W I T N E S S E T H:
WHEREAS, the Company has duly authorized the execution and delivery of this Indenture to provide for the issuance from time to time of its unsecured debentures, notes or other evidences of indebtedness (the "Securities"), to be issued in one or more series as in this Indenture provided; and
WHEREAS, all things necessary to make this Indenture a valid agreement in accordance with its terms have been done;
NOW, THEREFORE, THIS INDENTURE WITNESSETH:
For and in consideration of the premises and the purchase of the Securities by the Holders thereof, it is mutually covenanted and agreed, for the equal and proportionate benefit of the respective Holders from time to time of the Securities and of the Coupons, if any, appertaining thereto, as follows:
ARTICLE ONE DEFINITIONS AND OTHER PROVISIONS
OF GENERAL APPLICATION
SECTION 101. Definitions.
For all purposes of this Indenture, except as otherwise expressly provided or unless the context otherwise requires:
(1)the terms defined in this Article have the meanings assigned to them in this Article and include the plural as well as the singular;
(2)all other terms used herein which are defined in the Trust Indenture Act, either directly or by reference therein, have the meanings assigned to them therein as of the date of this Indenture;
(3)all accounting terms not otherwise defined herein have the meanings assigned to them in accordance with Generally Accepted Accounting Principles, and, except as otherwise herein expressly provided, the term
"Generally Accepted Accounting Principles" with respect to any computation required or permitted hereunder
shall mean the generally accepted accounting principles from time to time approved by the Canadian Institute of Chartered Accountants, or any successor institute, as applied by the Company at the date of such computation in the preparation of its consolidated financial statements; and
(4) the words "herein," "hereof" and "hereunder" and other words of similar import refer to this Indenture as a-whole and not to any particular Article, Section or other subdivision.

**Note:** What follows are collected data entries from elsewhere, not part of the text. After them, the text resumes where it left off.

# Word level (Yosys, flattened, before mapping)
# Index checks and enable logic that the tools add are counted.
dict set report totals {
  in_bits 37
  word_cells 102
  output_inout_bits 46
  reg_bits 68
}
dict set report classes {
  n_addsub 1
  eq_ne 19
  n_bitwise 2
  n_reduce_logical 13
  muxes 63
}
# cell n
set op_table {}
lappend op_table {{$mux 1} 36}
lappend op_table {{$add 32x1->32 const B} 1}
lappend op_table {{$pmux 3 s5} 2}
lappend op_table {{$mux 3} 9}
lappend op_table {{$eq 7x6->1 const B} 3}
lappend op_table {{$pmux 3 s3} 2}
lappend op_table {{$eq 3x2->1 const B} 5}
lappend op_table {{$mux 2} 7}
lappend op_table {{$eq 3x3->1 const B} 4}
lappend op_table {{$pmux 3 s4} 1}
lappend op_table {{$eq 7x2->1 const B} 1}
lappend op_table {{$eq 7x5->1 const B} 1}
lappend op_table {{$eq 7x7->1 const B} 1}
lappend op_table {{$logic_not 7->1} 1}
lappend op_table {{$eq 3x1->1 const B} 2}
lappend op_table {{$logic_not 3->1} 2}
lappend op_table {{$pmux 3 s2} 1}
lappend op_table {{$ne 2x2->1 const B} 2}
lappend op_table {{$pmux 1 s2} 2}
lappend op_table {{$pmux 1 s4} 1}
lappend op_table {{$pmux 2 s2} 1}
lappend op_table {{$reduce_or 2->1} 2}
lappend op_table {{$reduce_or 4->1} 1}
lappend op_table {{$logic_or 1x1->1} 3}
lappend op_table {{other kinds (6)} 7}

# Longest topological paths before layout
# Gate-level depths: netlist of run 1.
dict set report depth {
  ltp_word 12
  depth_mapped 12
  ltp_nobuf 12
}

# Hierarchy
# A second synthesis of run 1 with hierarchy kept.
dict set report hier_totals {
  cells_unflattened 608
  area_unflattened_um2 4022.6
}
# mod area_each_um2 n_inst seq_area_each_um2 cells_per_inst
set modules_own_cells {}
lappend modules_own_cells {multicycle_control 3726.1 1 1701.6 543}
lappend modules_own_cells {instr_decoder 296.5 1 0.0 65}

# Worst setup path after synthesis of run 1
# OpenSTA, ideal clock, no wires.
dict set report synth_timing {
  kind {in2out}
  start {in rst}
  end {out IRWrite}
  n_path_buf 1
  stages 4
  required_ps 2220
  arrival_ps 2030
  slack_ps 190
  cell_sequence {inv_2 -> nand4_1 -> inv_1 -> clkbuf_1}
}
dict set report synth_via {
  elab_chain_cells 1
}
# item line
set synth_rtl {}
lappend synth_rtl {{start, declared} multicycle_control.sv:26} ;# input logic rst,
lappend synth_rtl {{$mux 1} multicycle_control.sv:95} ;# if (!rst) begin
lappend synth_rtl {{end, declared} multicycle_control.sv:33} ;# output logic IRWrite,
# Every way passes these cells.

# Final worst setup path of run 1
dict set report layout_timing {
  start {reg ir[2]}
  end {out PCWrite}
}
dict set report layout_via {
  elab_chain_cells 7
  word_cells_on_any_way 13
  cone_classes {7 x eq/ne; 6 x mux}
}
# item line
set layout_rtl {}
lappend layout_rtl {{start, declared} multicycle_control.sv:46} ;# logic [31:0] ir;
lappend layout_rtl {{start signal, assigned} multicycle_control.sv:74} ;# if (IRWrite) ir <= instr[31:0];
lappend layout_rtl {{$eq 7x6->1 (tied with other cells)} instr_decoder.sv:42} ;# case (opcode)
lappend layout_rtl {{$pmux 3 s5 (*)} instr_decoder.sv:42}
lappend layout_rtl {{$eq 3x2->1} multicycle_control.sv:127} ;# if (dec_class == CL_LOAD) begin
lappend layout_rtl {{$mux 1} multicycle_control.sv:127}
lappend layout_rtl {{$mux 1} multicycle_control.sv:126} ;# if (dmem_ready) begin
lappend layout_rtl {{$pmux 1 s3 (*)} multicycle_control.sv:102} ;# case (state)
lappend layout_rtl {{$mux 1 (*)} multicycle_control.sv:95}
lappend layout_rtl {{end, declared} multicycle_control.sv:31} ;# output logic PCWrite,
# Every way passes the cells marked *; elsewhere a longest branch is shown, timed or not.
[config.mk]
export PLATFORM = sky130hd
export DESIGN_NAME = iob_cache_axil_bridge
export DESIGN_NICKNAME = d
export VERILOG_FILES = /design/src/rtl/iob_cache_axil_bridge.sv
export SDC_FILE = /design/constraint.sdc
export NUM_CORES = 1
export LEC_CHECK = 0
export BUFFER_PORTS_ARGS = -buffer_cell sky130_fd_sc_hd__buf_2
export CAP_MARGIN = 20
export CORE_MARGIN = 4
export CORE_UTILIZATION = 47
export CTS_CLUSTER_SIZE = 24
export DETAILED_ROUTE_END_ITERATION = 10
export HOLD_SLACK_MARGIN = 0.05
export PLACE_DENSITY = 0.82
export SLEW_MARGIN = 20
export SYNTH_ARGS = -nofsm -noshare
export SYNTH_HDL_FRONTEND = slang
export SYNTH_SLANG_ARGS = --single-unit
[constraint.sdc]
create_clock -name clk -period 10.29 [get_ports clk]
set_clock_uncertainty 0.15 [all_clocks]
set_input_delay 1.029 -clock clk [delete_from_list [all_inputs] [get_ports clk]]
set_output_delay 1.029 -clock clk [all_outputs]
set_load 0.03 [all_outputs]
[src/rtl/iob_cache_axil_bridge.sv]
// iob_cache_axil_bridge: cache native memory port to AXI4-Lite master.
// Define IOB_CACHE_AXIL_ERR_EN to add the sticky err output.
module iob_cache_axil_bridge #(
    parameter int ADDR_W = 32,
    parameter int DATA_W = 32,
    parameter int NBYTES = DATA_W / 8
) (
    input  logic              clk,
    input  logic              reset,

    input  logic              valid,
    input  logic [ADDR_W-1:0] addr,
    input  logic [DATA_W-1:0] wdata,
    input  logic [NBYTES-1:0] wstrb,
    output logic [DATA_W-1:0] rdata,
    output logic              ready,
`ifdef IOB_CACHE_AXIL_ERR_EN
    output logic              err,
`endif

    output logic [ADDR_W-1:0] m_axil_awaddr,
    output logic [2:0]        m_axil_awprot,
    output logic              m_axil_awvalid,
    input  logic              m_axil_awready,

    output logic [DATA_W-1:0] m_axil_wdata,
    output logic [NBYTES-1:0] m_axil_wstrb,
    output logic              m_axil_wvalid,
    input  logic              m_axil_wready,

    input  logic [1:0]        m_axil_bresp,
    input  logic              m_axil_bvalid,
    output logic              m_axil_bready,

    output logic [ADDR_W-1:0] m_axil_araddr,
    output logic [2:0]        m_axil_arprot,
    output logic              m_axil_arvalid,
    input  logic              m_axil_arready,

    input  logic [DATA_W-1:0] m_axil_rdata,
    input  logic [1:0]        m_axil_rresp,
    input  logic              m_axil_rvalid,
    output logic              m_axil_rready
);

    typedef enum logic [2:0] {
        IDLE,
        WADDR,
        WRESP,
        RADDR,
        RDATA,
        DONE
    } state_t;

    state_t            state_q, state_d;
    logic [ADDR_W-1:0] addr_q, addr_d;
    logic [DATA_W-1:0] wdata_q, wdata_d;
    logic [NBYTES-1:0] wstrb_q, wstrb_d;
    logic [DATA_W-1:0] rdata_q, rdata_d;
    logic              awvalid_q, awvalid_d;
    logic              wvalid_q, wvalid_d;
    logic              bready_q, bready_d;
    logic              arvalid_q, arvalid_d;
    logic              rready_q, rready_d;

    logic aw_done;
    logic w_done;
    logic b_fire;
    logic r_fire;

    // A channel counts as done once its valid has dropped or is handshaking now
    assign aw_done = ~awvalid_q | m_axil_awready;
    assign w_done  = ~wvalid_q | m_axil_wready;
    assign b_fire  = bready_q & m_axil_bvalid;
    assign r_fire  = rready_q & m_axil_rvalid;

    always_ff @(posedge clk or posedge reset) begin
        if (reset) begin
            state_q   <= IDLE;
            addr_q    <= '0;
            wdata_q   <= '0;
            wstrb_q   <= '0;
            rdata_q   <= '0;
            awvalid_q <= 1'b0;
            wvalid_q  <= 1'b0;
            bready_q  <= 1'b0;
            arvalid_q <= 1'b0;
            rready_q  <= 1'b0;
        end else begin
            state_q   <= state_d;
            addr_q    <= addr_d;
            wdata_q   <= wdata_d;
            wstrb_q   <= wstrb_d;
            rdata_q   <= rdata_d;
            awvalid_q <= awvalid_d;
            wvalid_q  <= wvalid_d;
            bready_q  <= bready_d;
            arvalid_q <= arvalid_d;
            rready_q  <= rready_d;
        end
    end

    always_comb begin
        state_d   = state_q;
        addr_d    = addr_q;
        wdata_d   = wdata_q;
        wstrb_d   = wstrb_q;
        rdata_d   = rdata_q;
        awvalid_d = awvalid_q;
        wvalid_d  = wvalid_q;
        bready_d  = bready_q;
        arvalid_d = arvalid_q;
        rready_d  = rready_q;

        unique case (state_q)
            IDLE: begin
                if (valid) begin
                    addr_d  = addr;
                    wdata_d = wdata;
                    wstrb_d = wstrb;
                    if (|wstrb) begin
                        awvalid_d = 1'b1;
                        wvalid_d  = 1'b1;
                        state_d   = WADDR;
                    end else begin
                        arvalid_d = 1'b1;
                        state_d   = RADDR;
                    end
                end
            end
            WADDR: begin
                if (m_axil_awready) begin
                    awvalid_d = 1'b0;
                end
                if (m_axil_wready) begin
                    wvalid_d = 1'b0;
                end
                if (aw_done && w_done) begin
                    bready_d = 1'b1;
                    state_d  = WRESP;
                end
            end
            WRESP: begin
                if (b_fire) begin
                    bready_d = 1'b0;
                    state_d  = DONE;
                end
            end
            RADDR: begin
                if (m_axil_arready) begin
                    arvalid_d = 1'b0;
                    rready_d  = 1'b1;
                    state_d   = RDATA;
                end
            end
            RDATA: begin
                if (r_fire) begin
                    rdata_d  = m_axil_rdata;
                    rready_d = 1'b0;
                    state_d  = DONE;
                end
            end
            DONE: begin
                state_d = IDLE;
            end
            default: begin
                state_d = IDLE;
            end
        endcase
    end

    assign ready          = (state_q == DONE);
    assign rdata          = rdata_q;

    assign m_axil_awaddr  = addr_q;
    assign m_axil_awprot  = 3'b010;
    assign m_axil_awvalid = awvalid_q;
    assign m_axil_wdata   = wdata_q;
    assign m_axil_wstrb   = wstrb_q;
    assign m_axil_wvalid  = wvalid_q;
    assign m_axil_bready  = bready_q;
    assign m_axil_araddr  = addr_q;
    assign m_axil_arprot  = 3'b010;
    assign m_axil_arvalid = arvalid_q;
    assign m_axil_rready  = rready_q;

`ifdef IOB_CACHE_AXIL_ERR_EN
    logic err_q, err_d;
    logic unused_resp;

    // Only SLVERR/DECERR (resp[1]) are treated as errors
    assign err_d = err_q
                 | (b_fire & m_axil_bresp[1])
                 | (r_fire & m_axil_rresp[1]);

    always_ff @(posedge clk or posedge reset) begin
        if (reset) begin
            err_q <= 1'b0;
        end else begin
            err_q <= err_d;
        end
    end

    assign err         = err_q;
    assign unused_resp = m_axil_bresp[0] ^ m_axil_rresp[0];
`else
    logic unused_resp;

    assign unused_resp = ^{m_axil_bresp, m_axil_rresp};
`endif

endmodule

# == Yosys cells after proc, flatten, opt, wreduce, memory -nomap -nowiden ==
# Index checks and enable logic that the tools add are counted.
# Widths: inputs -> output; s select.
# classes
n_eq_ne,14
n_reduce_logical,15
n_bitwise,6
muxes,23
# ops
op,count
$ne 2x2->1 const B,9
$mux 3,5
$pmux 3 s5,1
$reduce_and 4->1,3
$mux 1,11
$pmux 1 s2,5
$reduce_bool 2->1,4
$eq 3x2->1 const B,2
$eq 3x3->1 const B,2
$reduce_and 3->1,2
$reduce_and 5->1,1
$reduce_and 2->1,2
$reduce_or 4->1,1
$eq 3x1->1 const B,1
$logic_not 3->1,1
$and 1x1->1,2
$mux 2,1
$not 1->1,2
$or 1x1->1,2
$logic_and 1x1->1,1
# word_totals
register_bits,108

# == Depth between registers and ports, before layout ==
# Gate-level depths: netlist of the first run.
# depth
depth_word,5
mapped_depth,7
mapped_depth_nobuf,5

# == Worst setup path before layout of the first run ==
# No wires, ideal clock.
# synth_timing
path_type,flip-flop to output port
from,register state_q[0]
to,output port ready
required_ns,9.111
path_buffers,1
path_stages_with_launch,3
t_arrival_ns,1.008
path_slack_ns,8.103
cell_sequence,dfrtp_1 > clkbuf_1 > and3_1
# synth_between
elab_chain_len,1
# synth_rtl
element,line_no,rtl
from (decl),55,"state_t state_q, state_d;"
from (signal assigned),90,state_q <= state_d;
$eq 3x3->1,172,assign ready = (state_q == DONE);
to (decl),16,"output logic ready,"
# No other way between the ends.

# == Final worst setup path of the first run ==
# Ends and elaborated chain as after synthesis.

==> results.md, run 1 <==
- Fin Setup TNS: 0 ns
- Vias in the first global route: 3254
- PwrDens: 394 mW/mm^2
- Kind of end point of the critical path: primary output
- Placement Setup Slack: 7.49 ns
- Fill cell instance count of the final layout: 763
- Portion of the clock cycle consumed by the worst path in the final layout: 0.253
- Post-CTS Setup Inserts: 0
- DIE AREA: 0.0111 sq mm
- RSZ-0062 raised after global routing: no
- Share of cells above drive strength 1: 0.695
- Weighted congestion reported at the end of routability-driven placement: 0.725
- Max-Cap Viols: 0
- Clk Latency, worst-skew pair: 0.35 ns
- Cells after synthesis: 309
- First-pass detailed-route iteration total: 4
- Depth of the CTS H-tree: 3
- Peak supply drop: 0.000191 V
- Per-cell via count in the routed design: 4.76
- HP Class: flop to flop
- Run status: finished, final reports clean
- Transition time at the pin with the least slew margin: 0.975 ns
- DR vias: 3108
- Leakage power figure: 2.94 nW
- Die Height: 106 um
- Min Tclk post-route: 2.60 ns
- Number of endpoints with negative hold slack in the final report: 0
- Register clock-pin slew on the reported worst setup and hold paths: 0.10 ns
- Worst hold margin: 0.357 ns
- Tightest slew margin relative to the limit: 0.348
- Remaining Overflow, GRT: 0
- Data arrival, critical path: 1.43 ns
- Min setup slack post-route: 7.69 ns
- Final slew viol count: 0
- Longest Clk Path Bufs: 2
- Number of buffers added by the clock tree synthesis step: 9
- Global-route wire length before repair: 16.4 mm
- Combined global-route utilization of all metal layers: 0.184
- Distinct cell type count after synthesis: 27
- Post-cts resize count: 0
- Area of the placeable core: 0.00924 sq mm
- Antenna Diode Count: 0
- I/O pin count: 256
- Remaining number of nets flagged by the antenna check after routing: 0
- Iteration-0 DRC count of the detailed router: 114
- Die W: 106 um
- Maximum number of pins on one net before global-route repair: 70
- Number of setup violations in the final report: 0
- WL final: 10.2 mm
- Crit start category: flop
- Floorplan row count: 35
- Data required time of the critical path: 9.11 ns
- Remaining routing DRC violations: 0
- Nets: 631
- Mean post-synth cell area: 14.5 sq um
- Initial core utilization: 0.484
- Hold-fix buffers, CTS: 0
- Delay of the slowest cell on the worst path: 0.63 ns
- Number of input and output port buffers inserted: 245
- List of cells traversed by the critical path: and3_1 > buf_2
- Setup Crit Path Kind: flop to primary output
- Detailed Place HPWL: 7.86 mm
- CTS tree: built
- Clock root buffer master: sky130_fd_sc_hd__clkbuf_8
- Core utilization of the finished layout: 0.620
- Initial antenna violation count: 0
- Number of buffers and inverters on the critical path: 1
- Routed length per placed instance: 15.7 um
- Cell family contributing the most delay on the critical path: flip-flops
- Total of warnings raised by yosys: 0
- Area Growth Syn to Fin: 28.3%
- Critical Path Slowest Stage Cell: sky130_fd_sc_hd__dfrtp_1
- Post-Synthesis Cell Area: 0.00447 sq mm
- Number of register bits inferred by synthesis: 108
- Sequential share of the synthesized area: 0.605
- CTS sink cnt: 108
- Crit-path max FO: 16
- Maximum frequency from static timing analysis: 384 MHz
-- report_power, final --
group / internal (W) / switching [W]
logic: 0.000415 / 0.000811
clock network: 0.000122 / 0.000142
registers: 0.000636 / 0.000131
total: 0.00117 / 0.00108
-- sequential cells by signal, indices dropped and copies added, names as in the netlist --
register        flops
m_axil_araddr      32
m_axil_wdata       32
rdata              32
m_axil_wstrb        4
state_q             3
m_axil_arvalid      1
m_axil_awvalid      1
m_axil_bready       1
m_axil_rready       1
m_axil_wvalid       1
-- logic make-up after synthesis --
| group | count (synthesis) | share of synthesized area |
|---|---|---|
| AO/OA/AOI/OAI | 16 | 0.0207 |
| buffers and inverters | 56 | 0.0854 |
| flip-flops | 108 | 0.605 |
| multiplexers | 103 | 0.259 |
| other | 2 | 0.00168 |
| AND/OR/NAND/NOR | 24 | 0.0283 |
-- layer usage --
layer / global-route usage / wire, um
met5: 0 / 0
met4: 0.0509 / 116
met3: 0.0521 / 942
met2: 0.328 / 5410
met1: 0.218 / 3750
-- through the flow --
stage / std cells / total power, W / area (sq um)
floorplan: 313 / 0.00173 / 4480
global placement: 637 / 0.00198 / 5520
detailed placement: 637 / 0.00202 / 5520
CTS: 653 / 0.00228 / 5730
global route: 653 / 0.00239 / 5730
finish: 653 / 0.00226 / 5730
-- worst reg2reg max path: cells and delay by family (launching register included) --
kind / cells / cell delay, ns
simple gates: 2 / 1.09
mux: 1 / 0.60
flops: 1 / 0.55
-- cell usage after synthesis (all sizes together) --
cell type | instances | area (sq um)
conb | 2 | 7.51
nor3b | 1 | 7.51
o22ai | 1 | 6.26
a32oi | 1 | 8.76
mux2 | 101 | 1140
inv | 4 | 15.0
nand2 | 8 | 30.0
o21ai | 6 | 30.0
mux2i | 2 | 20.0
clkbuf | 1 | 3.75
nand4 | 1 | 12.5
nor4 | 2 | 12.5
a21oi | 3 | 15.0
and3 | 2 | 12.5
nand3 | 1 | 5.00
and3b | 1 | 8.76
dfrtp | 108 | 2700
nor2 | 5 | 18.8
nor3 | 1 | 5.00
buf | 51 | 363
a211oi | 1 | 7.51
a31oi | 4 | 25.0
or4 | 1 | 7.51
and2 | 1 | 6.26
-- final cells by class --
cell class                      instances  area (sq um)  share of cell area
Sequential cell                       108          2700               0.472
Tap cell                              129           161              0.0282
Timing Repair Buffer                  247          1240               0.217
Clock buffer                           10           138              0.0240
Clock inverter                          6          70.1              0.0122
Inverter                                4          17.5             0.00306
Multi-Input combinational cell        149          1400               0.244
-- worst paths after layout --
path	start	endpoint	slack, ns	cells after the start
min in group asynchronous	reset	m_axil_wdata[6]	0.59	2
hold reg to reg	rdata[3]	rdata[3]	0.36	1
setup reg to reg	state_q[0]	rdata[29]	7.78	3
hold / removal	rdata[3]	rdata[3]	0.36	1
max in group asynchronous	reset	rdata[21]	8.21	3
setup / recovery	state_q[0]	ready	7.69	2
-- placed cells by master, fill, tap and decap left out, types with 2 or more instances in the layout --
| cell type | instances |
|---|---|
| sky130_fd_sc_hd__nor2_1 | 5 |
| sky130_fd_sc_hd__and3_1 | 2 |
| sky130_fd_sc_hd__clkinv_4 | 2 |
| sky130_fd_sc_hd__buf_4 | 2 |
| sky130_fd_sc_hd__mux2_1 | 3 |
| sky130_fd_sc_hd__o21ai_0 | 6 |
| sky130_fd_sc_hd__nand2_1 | 8 |
| sky130_fd_sc_hd__a21oi_1 | 3 |
| sky130_fd_sc_hd__dfrtp_1 | 108 |
| sky130_fd_sc_hd__mux2_2 | 98 |
| sky130_fd_sc_hd__nor4_1 | 2 |
| sky130_fd_sc_hd__mux2i_1 | 2 |
| sky130_fd_sc_hd__inv_1 | 3 |
| sky130_fd_sc_hd__buf_2 | 245 |
| sky130_fd_sc_hd__inv_6 | 2 |
| sky130_fd_sc_hd__clkbuf_8 | 10 |
| sky130_fd_sc_hd__conb_1 | 6 |
| sky130_fd_sc_hd__a31oi_1 | 4 |
Power figures use the tool's default switching activity.
==> run 2: changes to the inputs <==
--- a/config.mk
+++ b/config.mk
@@ -8,11 +8,11 @@
 export BUFFER_PORTS_ARGS = -buffer_cell sky130_fd_sc_hd__buf_2
 export CAP_MARGIN = 20
 export CORE_MARGIN = 4
-export CORE_UTILIZATION = 47
+export CORE_UTILIZATION = 40
 export CTS_CLUSTER_SIZE = 24
 export DETAILED_ROUTE_END_ITERATION = 10
 export HOLD_SLACK_MARGIN = 0.05
-export PLACE_DENSITY = 0.82
+export PLACE_DENSITY = 0.74
 export SLEW_MARGIN = 20
 export SYNTH_ARGS = -nofsm -noshare
 export SYNTH_HDL_FRONTEND = slang
==> constraint.sdc (replaced) <==
create_clock -name clk -period 2.1 [get_ports clk]
set_clock_uncertainty 0.15 [all_clocks]
set_input_delay 0.21 -clock clk [delete_from_list [all_inputs] [get_ports clk]]
set_output_delay 0.21 -clock clk [all_outputs]
set_load 0.03 [all_outputs]
==> results.md, run 2 (synthesis results as in run 1) <==
- DIE AREA: 0.0129 sq mm (+16%)
- Initial antenna violation count: 0 (unchanged)
- Core utilization of the finished layout: 0.629 (+0.00865)
- Routed length per placed instance: 15.6 um (about the same)
- Depth of the most critical reg-to-reg path: 4 (+1)
- Crit-path max FO: 50 (+34)
- Run status: finished, final reports clean
- Max-Cap Viols: 0 (unchanged)
- Kind of end point of the critical path: flop
- Hold Path Sink: m_axil_arvalid
- Per-cell via count in the routed design: 4.64 (-2.5%)
- Post-CTS Setup Inserts: 0 (unchanged)
- Antenna Diode Count: 0 (unchanged)
- Remaining number of nets flagged by the antenna check after routing: 0 (unchanged)
- Floorplan row count: 38 (+8.6%)
- GR Util met2: 0.346 (+0.0180)
- Design Area, Final: 0.00685 sq mm (+19%)
- Min Tclk post-route: 1.85 ns
- PwrDens: 1630 mW/mm^2 (+310%)
- Number of setup violations in the final report: 0 (unchanged)
- Worst hold margin: 0.0874 ns (-0.270 ns)
- Fin Setup TNS: 0 ns (unchanged)
- Setup Crit Path Kind: flop to flop
- Clk Latency, worst-skew pair: 0.35 ns (about the same)
- Vias in the first global route: 3948 (+21%)
- WL final: 12.1 mm (+19%)
- Nets: 744 (+18%)
- Maximum number of pins on one net before global-route repair: 66 (-5.7%)
- Data arrival, critical path: 1.94 ns (+0.51 ns)
- Startpoint of the most critical hold path: m_axil_arready
- First-pass detailed-route iteration total: 4 (unchanged)
- HP Class: input pin to flop
- Weighted congestion reported at the end of routability-driven placement: 0.793 (+9.4%)
- Number of buffers added by the clock tree synthesis step: 9 (unchanged)
- Clock root buffer master: sky130_fd_sc_hd__clkbuf_8
- Initial core utilization: 0.410 (-0.0732)
- Depth of the CTS H-tree: 3 (unchanged)
- Maximum frequency from static timing analysis: 540 MHz
- Detailed Place HPWL: 8.21 mm (+4.4%)
- Leading cell types in the layout, fill and taps excluded: 245 x sky130_fd_sc_hd__buf_2, 108 x sky130_fd_sc_hd__dfrtp_1, 106 x sky130_fd_sc_hd__dlygate4sd3_1, 98 x sky130_fd_sc_hd__mux2_2, 10 x sky130_fd_sc_hd__clkbuf_8
- Longest Clk Path Bufs: 2 (unchanged)
- Combined global-route utilization of all metal layers: 0.190 (+0.00576)
- Die Height: 114 um (+7.8%)
- Post-cts resize count: 0 (unchanged)
- Number of endpoints with negative hold slack in the final report: 0 (unchanged)
- Worst setup path startpoint: state_q[2]
- Crit start category: flop
- Peak supply drop: 0.00100 V (+430%)
- Post-place instance area: 0.00563 sq mm (+1.9%)
- I/O pin count: 256 (unchanged)
- CTS sink cnt: 108 (unchanged)
- Register clock-pin slew on the reported worst setup and hold paths: 0.09 ns (about the same)
- Most crowded layer after global routing: met2
- Most common library cell in the layout ignoring fill and taps: sky130_fd_sc_hd__buf_2
- Portion of the clock cycle consumed by the worst path in the final layout: 0.882
- Area Growth Syn to Fin: 53.2%
- Met1 usage in global routing: 0.208 (-0.00981)
- Global-route wire length before repair: 19.6 mm (+19%)
- Destination of the worst register-to-register timing path: m_axil_araddr[16]
- Hold-fix buffers, CTS: 106 (+106)
- Data required time of the critical path: 2.19 ns (-6.92 ns)
- DR vias: 3598 (+16%)
- Hold Path Cell Cnt: 3 (+2)
- Leakage power figure: 3.39 nW (+15%)
- Area of the placeable core: 0.0109 sq mm (+18%)
- Iteration-0 DRC count of the detailed router: 153 (+34%)
- RSZ-0062 raised after global routing: no
- Critical R2R Launch: state_q[2]
- Remaining routing DRC violations: 0 (unchanged)
- Remaining Overflow, GRT: 0 (unchanged)
- Die W: 114 um (+7.8%)
- Final slew viol count: 0 (unchanged)
- Share of cells above drive strength 1: 0.578 (-0.117)
- CTS tree: built
- Reg2Reg Setup Slack: 0.25 ns (-7.53 ns)
- Met3 track demand over resource: 0.0599 (+0.00790)
- Number of input and output port buffers inserted: 245 (unchanged)
## run 2: cell count changes in the layout (fill, tap and decap cells not counted), moves of 2 or more
cell	change
sky130_fd_sc_hd__dlygate4sd3_1	+106
sky130_fd_sc_hd__clkbuf_1	+2
sky130_fd_sc_hd__buf_12	+3
sky130_fd_sc_hd__clkinv_4	-2
sky130_fd_sc_hd__clkinvlp_4	+2
sky130_fd_sc_hd__buf_4	+4
sky130_fd_sc_hd__inv_6	-2
## run 2: per-stage QoR
step / instances / power [W] / setup WS [ns]
finish: 775 / 0.0112 / 0.248
global route: 775 / 0.0118 / 0.165
CTS: 775 / 0.0112 / 0.261
detailed placement: 655 / 0.00998 / 0.280
global placement: 655 / 0.00982 / 0.320
floorplan: 313 / 0.00850 / 0.359
## run 2: worst max path at each step
stage	to	cells after the start	slack [ns]
after floorplan	m_axil_araddr[12]	6	0.36
after global placement	m_axil_wdata[9]	4	0.32
after detailed placement	m_axil_wdata[20]	4	0.28
after CTS	m_axil_wdata[20]	4	0.26
after global routing	m_axil_wdata[20]	4	0.16
final	m_axil_araddr[16]	4	0.25
## run 2: area by class of cell
class	instances	area (sq um)
Timing Repair Buffer	360	2390
Multi-Input combinational cell	149	1400
Tap cell	140	175
Clock buffer	12	145
Sequential cell	108	2700
Clock inverter	2	12.5
Fill cell	801	4040
Inverter	4	18.8
## run 2: layer usage
layer  vias to the layer above  part of all wire
met5                         -                 0
met4                         0             0.024
met3                        23             0.090
met2                       156              0.54
met1                      1748              0.35
li1                       1671                 -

Certain terms, used principally in Article Six, are defined in such Article.
"Act," when used with respect to any Holder, has the meaning specified in Section 104.
"Affiliate" of any specified Person means any other Person directly or indirectly controlling or controlled by or under direct or indirect common control with such specified Person. For the purposes of this definition, "control," when used with respect to any specified Person, means the power to direct the management and policies of such Person, directly or indirectly, whether through the ownership of voting securities, by contract or otherwise; and the terms "controlling" and "controlled" have meanings correlative to the foregoing.
"Authenticating Agent" means, with respect to the Securities of any series, any Person authorized by the Trustee to act on behalf of the Trustee to authenticate the Securities of such series.
"Authorized Newspaper" means a newspaper (which, in the case of The City of New York, will, if practicable, be The Wall Street Journal (Eastern Edition), in the case of the United Kingdom, will, if practicable, be The Financial Times (London Edition) and, in the case of Luxembourg, will, if practicable, be The Luxembourg Wort), printed in an official language of the country of publication, customarily published at least once a day for at least five days in each calendar week and of general circulation in The City of New York, Canada, the United Kingdom or Luxembourg, as applicable. If it shall be impractical, in the opinion of the Trustee, to make any publication of any notice required hereby in an Authorized Newspaper, any publication or other notice in lieu thereof which is made or given with the approval of the Trustee shall constitute a sufficient publication of such notice.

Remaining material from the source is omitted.